Consent in Clinical Trials
Response from the Joint Ethico-Medical Committee of The Catholic Union Of Great Britain and The Guild Of Catholic Doctors
To the Medical Control Agency on Consultation Letter: MLX 287.European Union Directive 2001/20/EC on Good Clinical Practice in Clinical Trials – Consultation on the UK’s proposed implementing regulations, specifically to the draft guidance on consent by a legal representative on behalf of a person not able to consent.
The Joint Ethico-Medical Committee is composed of members drawn from the two parent bodies. The Catholic Union is an organisation of the Catholic laity which is not affiliated to the hierarchy but which represents the Catholic viewpoint, where relevant, in Parliamentary and legislative matters. The Guild of Catholic Doctors represents Catholic Medical Practitioners in the United Kingdom.

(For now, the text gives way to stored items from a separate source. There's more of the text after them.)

## src/rtl/fifo_rd_packer_if.sv

```systemverilog
// rtl/fifo_rd_packer_if.sv - FIFO pop side and packed-word output of the read packer
interface fifo_rd_packer_if #(
  parameter int WIDTH = 8,
  parameter int PACK  = 4
);
  localparam int CW = $clog2(PACK) + 1;

  logic                    fifo_empty;
  logic [WIDTH-1:0]        fifo_rdata;
  logic                    fifo_rd_en;
  logic [WIDTH*PACK-1:0]   out_data;
  logic [CW-1:0]           out_nbytes;
  logic                    out_valid;
  logic                    out_ready;

  modport master (
    input  fifo_empty, fifo_rdata, out_ready,
    output fifo_rd_en, out_data, out_nbytes, out_valid
  );

  modport slave (
    output fifo_empty, fifo_rdata, out_ready,
    input  fifo_rd_en, out_data, out_nbytes, out_valid
  );
endinterface

```

## src/rtl/fifo_rd_packer.sv

```systemverilog
// rtl/fifo_rd_packer.sv - pops FIFO bytes and packs them little-endian into words
module fifo_rd_packer #(
  parameter int WIDTH   = 8,
  parameter int PACK    = 4,
  parameter int IDLE_TO = 16
) (
  input  logic              rd_clk,
  input  logic              res,
  fifo_rd_packer_if.master  bus
);
  localparam int CW = $clog2(PACK) + 1;
  localparam int IW = (IDLE_TO > 1) ? $clog2(IDLE_TO) : 1;
  localparam logic [IW-1:0] IDLE_MAX = (IDLE_TO > 0) ? IW'(IDLE_TO - 1) : '0;

  typedef enum logic {FILL, EMIT} state_t;

  state_t                state, state_nxt;
  logic [CW-1:0]         cnt;
  logic                  pend;
  logic                  rd_en, rd_en_nxt;
  logic                  to_fire;
  logic [IW-1:0]         idle;
  logic [WIDTH*PACK-1:0] data;
  logic [CW-1:0]         nbytes;
  logic [CW:0]           inflight;

  always_ff @(posedge rd_clk) begin
    if (res) state <= FILL;
    else     state <= state_nxt;
  end

  // Bytes already held plus those still in the pop pipeline bound new pops,
  // so a full word never overruns its slots.
  always_comb begin
    inflight  = {1'b0, cnt} + (CW+1)'(pend) + (CW+1)'(rd_en);
    to_fire   = (IDLE_TO != 0) && (state == FILL) && (cnt != '0) &&
                !pend && !rd_en && (idle == IDLE_MAX);
    rd_en_nxt = (state == FILL) && !bus.fifo_empty &&
                (inflight < (CW+1)'(PACK)) && !to_fire;
    state_nxt = state;
    case (state)
      FILL: if (cnt == CW'(PACK) || to_fire) state_nxt = EMIT;
      EMIT: if (bus.out_ready)               state_nxt = FILL;
      default: state_nxt = FILL;
    endcase
  end

  always_ff @(posedge rd_clk) begin
    if (res) begin
      cnt    <= '0;
      pend   <= 1'b0;
      rd_en  <= 1'b0;
      idle   <= '0;
      data   <= '0;
      nbytes <= '0;
    end else begin
      rd_en <= rd_en_nxt;
      pend  <= rd_en;
      if (state == EMIT) begin
        if (bus.out_ready) begin
          cnt    <= '0;
          idle   <= '0;
          data   <= '0;
          nbytes <= '0;
        end
      end else begin
        if (pend) begin
          for (int k = 0; k < PACK; k++)
            if (cnt == CW'(k)) data[k*WIDTH +: WIDTH] <= bus.fifo_rdata;
          cnt <= cnt + CW'(1);
        end
        if (pend || rd_en)
          idle <= '0;
        else if (cnt != '0 && idle != IDLE_MAX)
          idle <= idle + IW'(1);
        if (state_nxt == EMIT) nbytes <= cnt;
      end
    end
  end

  assign bus.fifo_rd_en = rd_en;
  assign bus.out_data   = data;
  assign bus.out_nbytes = nbytes;
  assign bus.out_valid  = (state == EMIT);
endmodule

```

## src/flat_wrapper.sv

```systemverilog
// flat-port wrapper written by rule: the top's interface ports become plain ports
module fifo_rd_packer_flat 
#(
  parameter int WIDTH   = 8,
  parameter int PACK    = 4,
  parameter int IDLE_TO = 16
)
  (rd_clk, res, bus_fifo_empty, bus_fifo_rdata, bus_out_ready, bus_fifo_rd_en, bus_out_data, bus_out_nbytes, bus_out_valid);
  fifo_rd_packer_if #(.WIDTH(WIDTH), .PACK(PACK)) bus_i ();
  input  logic rd_clk;
  input  logic res;
  input wire logic [$bits(bus_i.fifo_empty)-1:0] bus_fifo_empty;
  input wire logic [$bits(bus_i.fifo_rdata)-1:0] bus_fifo_rdata;
  input wire logic [$bits(bus_i.out_ready)-1:0] bus_out_ready;
  output wire logic [$bits(bus_i.fifo_rd_en)-1:0] bus_fifo_rd_en;
  output wire logic [$bits(bus_i.out_data)-1:0] bus_out_data;
  output wire logic [$bits(bus_i.out_nbytes)-1:0] bus_out_nbytes;
  output wire logic [$bits(bus_i.out_valid)-1:0] bus_out_valid;
  assign bus_i.fifo_empty = bus_fifo_empty;
  assign bus_i.fifo_rdata = bus_fifo_rdata;
  assign bus_i.out_ready = bus_out_ready;
  assign bus_fifo_rd_en = bus_i.fifo_rd_en;
  assign bus_out_data = bus_i.out_data;
  assign bus_out_nbytes = bus_i.out_nbytes;
  assign bus_out_valid = bus_i.out_valid;
  fifo_rd_packer #(.WIDTH(WIDTH), .PACK(PACK), .IDLE_TO(IDLE_TO)) u_core (.rd_clk(rd_clk), .res(res), .bus(bus_i));
endmodule
```

## config.mk

```make
export PLATFORM = sky130hd
export DESIGN_NAME = fifo_rd_packer_flat
export DESIGN_NICKNAME = d
export VERILOG_FILES = /design/src/rtl/fifo_rd_packer_if.sv /design/src/rtl/fifo_rd_packer.sv /design/src/flat_wrapper.sv
export SDC_FILE = /design/constraint.sdc
export NUM_CORES = 1
export LEC_CHECK = 0
export ABC_CLOCK_PERIOD_IN_PS = 3200
export BUFFER_PORTS_ARGS = -buffer_cell sky130_fd_sc_hd__buf_2
export CAP_MARGIN = 20
export CELL_PAD_IN_SITES_DETAIL_PLACEMENT = 0
export CELL_PAD_IN_SITES_GLOBAL_PLACEMENT = 1
export CORE_ASPECT_RATIO = 1.1
export CORE_MARGIN = 1
export CORE_UTILIZATION = 35
export CTS_CLUSTER_SIZE = 20
export DETAILED_ROUTE_END_ITERATION = 16
export PLACE_DENSITY = 0.82
export REMOVE_ABC_BUFFERS = 1
export SYNTH_ARGS = -nofsm -noshare
export SYNTH_HDL_FRONTEND = slang
export SYNTH_SLANG_ARGS = --single-unit
export TNS_END_PERCENT = 30
```

## constraint.sdc

```tcl
create_clock -name rd_clk -period 3.2 [get_ports rd_clk]
set_clock_uncertainty 0.2 [all_clocks]
set_input_delay 0.64 -clock rd_clk [delete_from_list [all_inputs] [get_ports rd_clk]]
set_output_delay 0.64 -clock rd_clk [all_outputs]
set_load 0.01 [all_outputs]
```

==> results.yml <==
run_status:
  status: "finished clean"
yosys:
  synth_area_per_cell_um2: 8.58
  ys_ff_latch: 45
  synth_top_area_share_pct: 47.3
  synth-edff-count: 0
  yosysWarnings: 0
  yosysSeqAreaShare_pct: 47.3
  synth-main-ff-cell: "dfxtp_1"
  async_reset_ff_share_pct: 0
  syn_area_mm2: 0.00190
  syn_inst: 222
  synth_area_leaders: "dfxtp_1 47%, nand3_1 11%, a21oi_1 10%"
  synth_top_cell_by_area: "dfxtp_1"
  synth_cell_types: 33
sta:
  rsz0062_at_grt: "false"
  fin_crit_ns: 2.08
  fmax_mhz: 480
  setup_viol: 0
  finalCritPeriodShare_pct: 65.1
  drv_slew: 0
  worst_pin_slew_ns: 0.831
  hold_viol_final: 0
  finalSetupTns_ns: 0
  max_slew_margin_pct: 44.5
final_layout:
  syn_to_final_growth_pct: 21.6
  regArea_um2: 901
  multiInputGateArea_um2: 935
  num_antenna_cells: 0
  drive_gt1_share_pct: 25.5
  fin_util_pct: 45.1
  layout.nets: 285
  fin_area_mm2: 0.00231
  final_cells: 339
  final.fill_count: 548
drt:
  ant_nets: 0
  avgRoutedWirePerCell_um: 13.3
  drtIter0Drc: 140
  routed_via_density: 4.94
  drc: 0
  vias: 1675
  wirelength_mm: 4.51
  dr.pass1.iters: 4
clock_network:
  clockBufferDepth: 2
  htree_levels: 2
  holdBufCountCts: 0
  root_buffer: "clkbuf_8"
  clk_latency_ns: 0.30
  numCtsBuffers: 5
  cts_sinks: 45
  cts_tree: "built"
  path_clk_slew_ns: 0.08
  ctsResizeCount: 0
  post_cts_buffers: 0
global_routing:
  grt_max_degree: 40
  grt_pass1_vias: 1531
  grt-ovfl-total: 0
  grt_pass1_wl_mm: 7.41
  track_usage_pct: 16.7
  antenna_found_initial: 0
place:
  dp_cells: 331
  place_congestion: 0.753
  dpl_cell_area_mm2: 0.00220
  dp.final_hpwl_mm: 3.09
  portBuffers: 48
die:
  dieArea_mm2: 0.00574
  die-height_um: 79.4
  core_mm2: 0.00513
  ios: 49
  start_util_pct: 37.1
  die_w_um: 72.3
  rows: 27
worst_setup_path:
  crit_type: "flop to flop"
  cp-end-kind: "flop"
  worstPathRequired_ns: 3.25
  arrival_ns: 2.14
  start_kind: "flop"
  worst-path-max-fanout: 6
min_path:
  hold_path.class: "flop to flop"
job:
  drv_cap: 0
power_and_ir_drop:
  p_leak_nw: 0.928
  ir_drop_uv: 191
  power_density_mw_per_mm2: 462
## placed cells by master (no fill, tap or decap), types with 2 or more instances in the layout
| master | synthesis | layout |
|---|---|---|
| o21ai_0 | 2 | 2 |
| and2_1 | 3 | 3 |
| nand2_1 | 27 | 27 |
| nor2b_2 | 2 | 2 |
| buf_2 | 4 | 48 |
| nand3_1 | 41 | 41 |
| ha_1 | 7 | 7 |
| dfxtp_1 | 45 | 45 |
| inv_1 | 3 | 3 |
| nor2b_1 | 3 | 3 |
| buf_4 | 0 | 3 |
| nor3b_1 | 2 | 2 |
| nor2_1 | 7 | 7 |
| clkbuf_8 | 0 | 5 |
| a21oi_1 | 38 | 38 |
| mux2i_1 | 3 | 3 |
| nand3b_1 | 8 | 8 |
| nand2b_1 | 2 | 2 |
## state kept, by name, indices dropped and copies added (netlist names)
register and cells:
u_core.idle 4, u_core.bus.out_valid 1, u_core.cnt 3, u_core.bus.out_data 32, u_core.bus.fifo_rd_en 1, u_core.pend 1, u_core.bus.out_nbytes 3
## synth_stat cells (all sizes together), types with 2 or more instances
| cell type | instances |
|---|---|
| a21oi | 39 |
| and2 | 3 |
| buf | 5 |
| clkbuf | 9 |
| dfxtp | 45 |
| ha | 7 |
| inv | 3 |
| mux2i | 3 |
| nand2 | 27 |
| nand2b | 2 |
| nand3 | 41 |
| nand3b | 8 |
| nor2 | 7 |
| nor2b | 5 |
| nor3b | 3 |
| o21ai | 2 |
| or4 | 2 |
## per-layer routing
| metal | up-vias | track usage (%) | part of all wire, % |
|---|---|---|---|
| met5 | - | 0 | 0 |
| met4 | 0 | 5.29 | 1.3 |
| met3 | 6 | 4.19 | 5.2 |
| met2 | 46 | 25.9 | 44 |
| met1 | 764 | 22.6 | 50 |
| li1 | 859 | - | - |
## where the power goes
part           switching, mW  internal (mW)
Clock                  0.205          0.234
Combinational         0.0386         0.0213
Sequential           0.00563          0.567
Total                  0.249          0.822
## logic make-up after synthesis
kind of cell / after synthesis / synth area share (%)
AO/OA/AOI/OAI: 47 / 13.9
adder cells (fa/ha/maj): 7 / 4.60
buffers and inverters: 17 / 3.61
flip-flops: 45 / 47.3
multiplexers: 4 / 2.17
AND/OR/NAND/NOR: 102 / 28.4
## worst max-delay path: stages, from the launching register on
cell and delay, ns:
dfxtp_1 0.43, inv_1 0.11, ha_1 0.26, nor2b_2 0.18, or4b_4 0.52, nor3b_1 0.21
a211o_2 0.12
## final timing paths
kind	start	endpoint	slack [ns]	depth (start not counted)
setup / recovery	u_core.cnt[0]	u_core.idle[2]	1.12	6
hold / removal	u_core.bus.out_nbytes[1]	u_core.bus.out_nbytes[1]	0.26	2
setup reg to reg	u_core.cnt[0]	u_core.idle[2]	1.12	6
hold reg to reg	u_core.bus.out_nbytes[1]	u_core.bus.out_nbytes[1]	0.26	2
## stage by stage
| stage | setup WS, ns | hold slack [ns] | power [mW] |
|---|---|---|---|
| 6_report | 1.12 | 0.259 | 1.07 |
| 3_3_place_gp | 1.19 | 0.248 | 0.645 |
| 3_5_place_dp | 1.13 | 0.246 | 0.645 |
| 5_1_grt | 0.929 | 0.287 | 1.12 |
| 4_1_cts | 1.11 | 0.264 | 1.08 |
| 2_1_floorplan | 1.27 | 0.271 | 0.611 |
## cell type report
class | count | area share, %
sequential | 45 | 38.9
timing repair buffer | 51 | 11.4
inverter | 3 | 0.486
multi-input combinational | 160 | 40.4
tap | 72 | 3.89
clock buffer | 5 | 2.97
clock inverter | 3 | 2.00
(Power assumes the default switching activity.)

In preparing our response we have taken note of the original European Directive and would draw attention specifically to the following sections thereof:
(Preamble) (3) Persons who are incapable of giving legal consent to clinical trials should be given special protection. It is incumbent upon the Member States to lay down rules to this effect. Such persons may not be included in clinical trials if the same results can be obtained using persons capable of giving consent. Normally these persons should be included in clinical trials only when there are grounds for expecting that the administering of the medicinal product would be of direct benefit to the patient, thereby outweighing the risks. Criteria for the protection of children in clinical trials therefore need to be laid down.

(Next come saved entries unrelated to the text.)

<file path="src/rtl/gate_test_sequencer.sv">
// Steps a 2-input gate through all four input vectors and checks its output against a truth table.
// Latency: done pulses 4*(HOLD_CYCLES+1) cycles after start; a run is cancelled by abort or reset.
module gate_test_sequencer #(
    parameter int unsigned HOLD_CYCLES = 4,
    parameter logic [3:0]  EXPECT_TT   = 4'b1000
) (
    input  logic       clk,
    input  logic       rst_n,
    input  logic       start,
    input  logic       abort,
    output logic       a,
    output logic       b,
    input  logic       y,
    output logic       busy,
    output logic       done,
    output logic       pass,
    output logic [2:0] err_count,
    output logic [3:0] fail_vec
);

    typedef enum logic [1:0] {IDLE, DRIVE, SAMPLE, DONE} state_t;

    localparam logic [7:0] HOLD_LAST = 8'(HOLD_CYCLES - 1);

    state_t     state, state_n;
    logic [1:0] idx, idx_n;
    logic [7:0] hold_cnt, hold_cnt_n;
    logic       a_n, b_n, busy_n, done_n, pass_n;
    logic [2:0] err_n;
    logic [3:0] fail_n;

    always_comb begin
        state_n    = state;
        idx_n      = idx;
        hold_cnt_n = hold_cnt;
        a_n        = a;
        b_n        = b;
        busy_n     = busy;
        done_n     = 1'b0;
        pass_n     = pass;
        err_n      = err_count;
        fail_n     = fail_vec;

        case (state)
            IDLE: begin
                if (start) begin
                    state_n    = DRIVE;
                    idx_n      = 2'd0;
                    hold_cnt_n = 8'd0;
                    a_n        = 1'b0;
                    b_n        = 1'b0;
                    busy_n     = 1'b1;
                    pass_n     = 1'b0;
                    err_n      = 3'd0;
                    fail_n     = 4'd0;
                end
            end
            DRIVE: begin
                if (abort) begin
                    state_n = IDLE;
                    a_n     = 1'b0;
                    b_n     = 1'b0;
                    busy_n  = 1'b0;
                    pass_n  = 1'b0;
                end else if (hold_cnt == HOLD_LAST) begin
                    state_n = SAMPLE;
                end else begin
                    hold_cnt_n = hold_cnt + 8'd1;
                end
            end
            SAMPLE: begin
                // abort wins: the vector being sampled is not scored
                if (abort) begin
                    state_n = IDLE;
                    a_n     = 1'b0;
                    b_n     = 1'b0;
                    busy_n  = 1'b0;
                    pass_n  = 1'b0;
                end else begin
                    if (y != EXPECT_TT[idx]) begin
                        fail_n[idx] = 1'b1;
                        if (err_count < 3'd4)
                            err_n = err_count + 3'd1;
                    end
                    if (idx == 2'd3) begin
                        state_n = DONE;
                        a_n     = 1'b0;
                        b_n     = 1'b0;
                        busy_n  = 1'b0;
                        done_n  = 1'b1;
                        pass_n  = (err_n == 3'd0);
                    end else begin
                        state_n    = DRIVE;
                        idx_n      = idx + 2'd1;
                        hold_cnt_n = 8'd0;
                        {a_n, b_n} = idx + 2'd1;
                    end
                end
            end
            DONE: begin
                state_n = IDLE;
            end
            default: begin
                state_n = IDLE;
            end
        endcase
    end

    always_ff @(posedge clk or negedge rst_n) begin
        if (!rst_n) begin
            state     <= IDLE;
            idx       <= 2'd0;
            hold_cnt  <= 8'd0;
            a         <= 1'b0;
            b         <= 1'b0;
            busy      <= 1'b0;
            done      <= 1'b0;
            pass      <= 1'b0;
            err_count <= 3'd0;
            fail_vec  <= 4'd0;
        end else begin
            state     <= state_n;
            idx       <= idx_n;
            hold_cnt  <= hold_cnt_n;
            a         <= a_n;
            b         <= b_n;
            busy      <= busy_n;
            done      <= done_n;
            pass      <= pass_n;
            err_count <= err_n;
            fail_vec  <= fail_n;
        end
    end

endmodule
</file>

(4) In the case of other persons incapable of giving their consent, such as persons with dementia, psychiatric patients, etc., inclusion in clinical trials in such cases should be on an even more restrictive basis. Medicinal products for trial may be administered to all such individuals only when there are grounds for assuming that the direct benefit to the patient outweighs the risks. Moreover in such cases the written consent of the patient’s legal representative, given in cooperation with the treating doctor, is necessary before participation in any such clinical trial.
(5) The notion of legal representative refers back to existing national law and consequently may include natural or legal persons, an authority and/or a body provided for by national law.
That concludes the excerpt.